** WHAT THIS TASK INVOLVES **
Here are the records. Write out exactly the lines between the one holding "clock inverter,9,80.1,1.09" and the one holding "clkdlybuf4s50_1,0.47", inclusive.

Stored data:
====

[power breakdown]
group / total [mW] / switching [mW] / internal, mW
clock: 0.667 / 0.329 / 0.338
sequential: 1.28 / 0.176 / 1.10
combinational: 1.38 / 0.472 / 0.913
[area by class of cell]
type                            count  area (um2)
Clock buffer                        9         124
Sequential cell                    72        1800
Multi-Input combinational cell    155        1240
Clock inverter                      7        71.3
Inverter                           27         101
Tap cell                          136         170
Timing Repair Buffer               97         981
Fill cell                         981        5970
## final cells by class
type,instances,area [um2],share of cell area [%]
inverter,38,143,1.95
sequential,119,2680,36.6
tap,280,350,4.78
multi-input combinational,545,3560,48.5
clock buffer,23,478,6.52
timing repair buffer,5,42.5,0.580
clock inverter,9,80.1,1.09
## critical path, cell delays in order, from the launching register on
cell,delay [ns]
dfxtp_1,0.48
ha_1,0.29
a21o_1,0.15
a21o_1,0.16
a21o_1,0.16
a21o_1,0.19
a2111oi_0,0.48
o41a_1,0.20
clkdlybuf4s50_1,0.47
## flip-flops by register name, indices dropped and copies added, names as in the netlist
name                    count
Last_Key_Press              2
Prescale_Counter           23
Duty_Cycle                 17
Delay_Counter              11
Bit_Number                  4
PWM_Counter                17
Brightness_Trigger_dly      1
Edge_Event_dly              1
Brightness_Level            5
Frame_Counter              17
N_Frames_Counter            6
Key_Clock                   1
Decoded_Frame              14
package nic_pkg;
parameter TRUE = 1'b1;
parameter FALSE = 1'b0;
parameter PT_NULL = 6'd0;
parameter PT_READ = 6'd1;
parameter PT_WRITE = 6'd2;
parameter PT_ACK = 6'd3;
parameter PT_RETRY = 6'd4;
parameter PT_AREAD = 6'd5;	 
parameter PT_AACK = 6'd6;
typedef logic [23:0] Address;
typedef logic [11:0] Data;
typedef struct packed
{
	logic [5:0] did;
	logic [5:0] sid;
	logic [5:0] age;
	logic ack;
	logic [5:0] typ;
	logic [1:0] pad2;
	logic we;
	Address adr;
	Data dat;
} Packet;
typedef struct packed
{
	logic [5:0] did;
	logic [5:0] sid;
	logic [5:0] age;
	logic irq;
	logic firq;
	Data cause;
} IPacket;
endpackage
package gfx_pkg;
parameter point_width = 16;
parameter address_width = 32;
parameter BPP6 = 4'd1;
parameter BPP8 = 4'd2;
parameter BPP12 = 4'd3;
parameter BPP16 = 4'd4;
parameter BPP18 = 4'd5;
parameter BPP21 = 4'd6;
parameter BPP24 = 4'd7;
parameter BPP27 = 4'd8;
parameter BPP32 = 4'd9;
parameter BPP33 = 4'd10;
endpackage
package gfx_pkg64;
  parameter GFX_CONTROL        = 9'h000;
  parameter GFX_STATUS         = 9'h008;
  parameter GFX_ALPHA          = 9'h010;
  parameter GFX_COLORKEY       = 9'h018;
  parameter GFX_TARGET_BASE    = 9'h020;
  parameter GFX_TARGET_SIZE_X  = 9'h028;
  parameter GFX_TARGET_SIZE_Y  = 9'h030;
  parameter GFX_TEX0_BASE      = 9'h038;
  parameter GFX_TEX0_SIZE_X    = 9'h040;
  parameter GFX_TEX0_SIZE_Y    = 9'h048;
  parameter GFX_SRC_PIXEL0_X   = 9'h050;
  parameter GFX_SRC_PIXEL0_Y   = 9'h058;
  parameter GFX_SRC_PIXEL1_X   = 9'h060;
  parameter GFX_SRC_PIXEL1_Y   = 9'h068;
  parameter GFX_DEST_PIXEL_X   = 9'h070;
  parameter GFX_DEST_PIXEL_Y   = 9'h078;
  parameter GFX_DEST_PIXEL_Z   = 9'h080;
  parameter GFX_AA             = 9'h088;
  parameter GFX_AB             = 9'h090;
  parameter GFX_AC             = 9'h098;
  parameter GFX_TX             = 9'h0A0;
  parameter GFX_BA             = 9'h0A8;
  parameter GFX_BB             = 9'h0B0;
  parameter GFX_BC             = 9'h0B8;
  parameter GFX_TY             = 9'h0C0;
  parameter GFX_CA             = 9'h0C8;
  parameter GFX_CB             = 9'h0D0;
  parameter GFX_CC             = 9'h0D8;
  parameter GFX_TZ             = 9'h0E0;
  parameter GFX_CLIP_PIXEL0_X  = 9'h0E8;
  parameter GFX_CLIP_PIXEL0_Y  = 9'h0F0;
  parameter GFX_CLIP_PIXEL1_X  = 9'h0F8;
  parameter GFX_CLIP_PIXEL1_Y  = 9'h100;
  parameter GFX_COLOR0         = 9'h108;
  parameter GFX_COLOR1         = 9'h110;
  parameter GFX_COLOR2         = 9'h118;
  parameter GFX_U0             = 9'h120;
  parameter GFX_V0             = 9'h128;
  parameter GFX_U1             = 9'h130;
  parameter GFX_V1             = 9'h138;
  parameter GFX_U2             = 9'h140;
  parameter GFX_V2             = 9'h148;
  parameter GFX_ZBUFFER_BASE   = 9'h150;
  parameter GFX_TARGET_X0			 = 9'h160;
  parameter GFX_TARGET_Y0			 = 9'h168;
  parameter GFX_TARGET_X1			 = 9'h170;
  parameter GFX_TARGET_Y1			 = 9'h178;
  parameter GFX_FONT_TABLE_BASE= 9'h180;
  parameter GFX_FONT_ID				 = 9'h188;
  parameter GFX_CHAR_CODE			 = 9'h190;
  parameter GFX_CTRL_CHAR		  = 0;
	parameter GFX_CTRL_TEXTURE  = 2;
  parameter GFX_CTRL_BLENDING = 3;
  parameter GFX_CTRL_COLORKEY = 4;
  parameter GFX_CTRL_CLIPPING = 5;
  parameter GFX_CTRL_ZBUFFER  = 6;
  parameter GFX_CTRL_RECT     = 8;
  parameter GFX_CTRL_LINE     = 9;
  parameter GFX_CTRL_TRI      = 10;
  parameter GFX_CTRL_CURVE    = 11;
  parameter GFX_CTRL_INTERP   = 12;
  parameter GFX_CTRL_INSIDE   = 13;
  parameter GFX_CTRL_ACTIVE_POINT    = 16;
  parameter GFX_CTRL_FORWARD_POINT   = 18;
  parameter GFX_CTRL_TRANSFORM_POINT = 19;
  parameter GFX_CTRL_COLOR_DEPTH = 20;
  parameter GFX_STAT_BUSY     = 0;
endpackage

====

** RESULT OF THE TASK **
clock inverter,9,80.1,1.09
## critical path, cell delays in order, from the launching register on
cell,delay [ns]
dfxtp_1,0.48
ha_1,0.29
a21o_1,0.15
a21o_1,0.16
a21o_1,0.16
a21o_1,0.19
a2111oi_0,0.48
o41a_1,0.20
clkdlybuf4s50_1,0.47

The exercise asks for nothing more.